I'VE ALWAYS BELIEVED in decadence as a way of life, and rum has historically been the libation most closely associated with decadence. Figures such as Reverend Samuel Burkhard and Winston Churchill seemed to view the consumption of rum as one of the basest vices.

The former, referred to as "an ass in the shape of a preacher" by his detractors, was a staunch advocate of prohibition. In an 1884 speech he famously declared, "We are Republicans, and don't propose to leave our party and identify ourselves with the party whose antecedents have been rum, Romanism, and rebellion." And Churchill proclaimed of the British navy, "Don't talk to me about naval tradition. It's nothing but rum, sodomy, and the lash."

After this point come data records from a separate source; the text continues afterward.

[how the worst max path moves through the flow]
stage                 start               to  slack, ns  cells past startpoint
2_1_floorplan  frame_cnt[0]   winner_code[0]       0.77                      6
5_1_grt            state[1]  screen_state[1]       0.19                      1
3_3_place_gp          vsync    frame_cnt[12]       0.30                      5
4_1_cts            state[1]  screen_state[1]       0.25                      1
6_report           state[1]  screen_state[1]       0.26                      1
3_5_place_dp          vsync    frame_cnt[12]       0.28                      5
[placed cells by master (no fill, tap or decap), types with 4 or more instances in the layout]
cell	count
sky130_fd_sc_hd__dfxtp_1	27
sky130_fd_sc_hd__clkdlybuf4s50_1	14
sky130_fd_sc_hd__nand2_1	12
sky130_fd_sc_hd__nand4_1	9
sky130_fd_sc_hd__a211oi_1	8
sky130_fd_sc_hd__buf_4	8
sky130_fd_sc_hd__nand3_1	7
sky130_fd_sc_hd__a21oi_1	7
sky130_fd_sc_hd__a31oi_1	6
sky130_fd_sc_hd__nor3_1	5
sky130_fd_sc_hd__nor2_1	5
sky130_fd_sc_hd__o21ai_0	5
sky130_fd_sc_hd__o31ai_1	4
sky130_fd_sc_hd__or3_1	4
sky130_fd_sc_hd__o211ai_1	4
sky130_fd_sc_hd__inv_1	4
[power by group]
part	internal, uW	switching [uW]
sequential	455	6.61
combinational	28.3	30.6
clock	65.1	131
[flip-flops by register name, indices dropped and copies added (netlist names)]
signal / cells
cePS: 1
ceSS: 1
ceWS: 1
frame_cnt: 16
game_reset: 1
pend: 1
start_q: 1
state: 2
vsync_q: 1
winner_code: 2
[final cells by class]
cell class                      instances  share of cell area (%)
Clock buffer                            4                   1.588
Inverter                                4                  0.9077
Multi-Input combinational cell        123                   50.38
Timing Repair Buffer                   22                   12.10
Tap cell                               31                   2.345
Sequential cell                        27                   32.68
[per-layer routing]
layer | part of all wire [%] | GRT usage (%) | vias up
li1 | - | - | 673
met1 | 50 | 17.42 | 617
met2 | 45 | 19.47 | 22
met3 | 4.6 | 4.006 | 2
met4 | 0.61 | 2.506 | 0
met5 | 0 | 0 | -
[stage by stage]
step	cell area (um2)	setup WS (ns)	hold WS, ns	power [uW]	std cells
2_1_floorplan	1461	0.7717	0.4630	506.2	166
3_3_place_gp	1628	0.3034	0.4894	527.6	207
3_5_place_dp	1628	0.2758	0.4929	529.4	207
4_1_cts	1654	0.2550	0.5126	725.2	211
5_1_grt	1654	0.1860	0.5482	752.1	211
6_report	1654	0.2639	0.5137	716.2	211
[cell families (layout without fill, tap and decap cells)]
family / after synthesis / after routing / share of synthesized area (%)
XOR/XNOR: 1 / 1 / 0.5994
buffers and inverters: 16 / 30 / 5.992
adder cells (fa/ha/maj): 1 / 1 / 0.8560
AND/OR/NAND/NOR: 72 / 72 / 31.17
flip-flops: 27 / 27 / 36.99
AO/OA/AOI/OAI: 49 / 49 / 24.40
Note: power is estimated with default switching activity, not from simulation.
===== config.mk =====
export PLATFORM = sky130hd
export DESIGN_NAME = processor_control_unit_flat
export DESIGN_NICKNAME = d
export VERILOG_FILES = /design/src/rtl/processor_control_unit_pkg.sv /design/src/rtl/processor_control_unit_if.sv /design/src/rtl/processor_control_unit_regn.sv /design/src/rtl/processor_control_unit.sv /design/src/flat_wrapper.sv
export SDC_FILE = /design/constraint.sdc
export NUM_CORES = 1
export LEC_CHECK = 0
export ABC_AREA = 1
export ABC_CLOCK_PERIOD_IN_PS = 2840
export BUFFER_PORTS_ARGS = -buffer_cell sky130_fd_sc_hd__buf_2
export CAP_MARGIN = 20
export CORE_UTILIZATION = 50
export CTS_CLUSTER_SIZE = 20
export DETAILED_ROUTE_END_ITERATION = 8
export HOLD_SLACK_MARGIN = 0.03
export PLACE_DENSITY = 0.86
export REMOVE_ABC_BUFFERS = 1
export SLEW_MARGIN = 20
export SYNTH_ARGS = -nofsm -noshare
export SYNTH_HDL_FRONTEND = slang
export SYNTH_SLANG_ARGS = --single-unit

===== constraint.sdc =====
create_clock -name Clk -period 2.84 [get_ports Clk]
set_input_delay 0.142 -clock Clk [delete_from_list [all_inputs] [get_ports Clk]]
set_output_delay 0.142 -clock Clk [all_outputs]
set_load 0.01 [all_outputs]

By my estimation, these men are complete stiffs. Anyone who defames rum, rebellion, sodomy, consensual lashing, and more rum is not welcome in San Francisco. Nay, we scoff at blowhards like Burkhard and Churchill. Today their fulminations sound more like passages from an op-ed praising the Supreme Court than the scathing insults they were once intended to be.

My own feelings on rum tend to be more attuned to those of Lord Byron: "There's nought, no doubt, so much the spirit calms / As rum and true religion" (Don Juan, canto ii, stanza 34). I don't practice any traditional form of religion or meditation, for that matter. Yet, were I to admit to a mantra, it would be either the word ocean, spoken in a kind of onomatopoetic approximation of the surf lapping on the shore ("Ooo-shhhunn"), or rum ("RRRrrrrummm"), resonating deep in the chest, the jaw vibrating like a tuning fork. Throughout my life I've had a few "perfect moments," times when I was utterly relaxed, free from any care or anxiety, and usually in the presence of some kind of large body of water. Rum is the golden distillate of that state of mind. It's eating fresh grilled barracuda in Bali, listening to Marley's "Natural Mystic" pulse through the waiter's battered radio. It's a bottle of aged rum planted in the hot sand between my feet, warming to the perfect temperature, the sea air lazily blowing the rum's vanilla aroma by my nose. It's grinning ear to ear, admiring my girlfriend's golden, cocoa buttery beauty as a cool breeze rustles the palm trees on the beach. Liquid reverie. It is humidity and sugarcane, sun-drunk lovemaking in a place without air-conditioning ... RRRrrrrummm.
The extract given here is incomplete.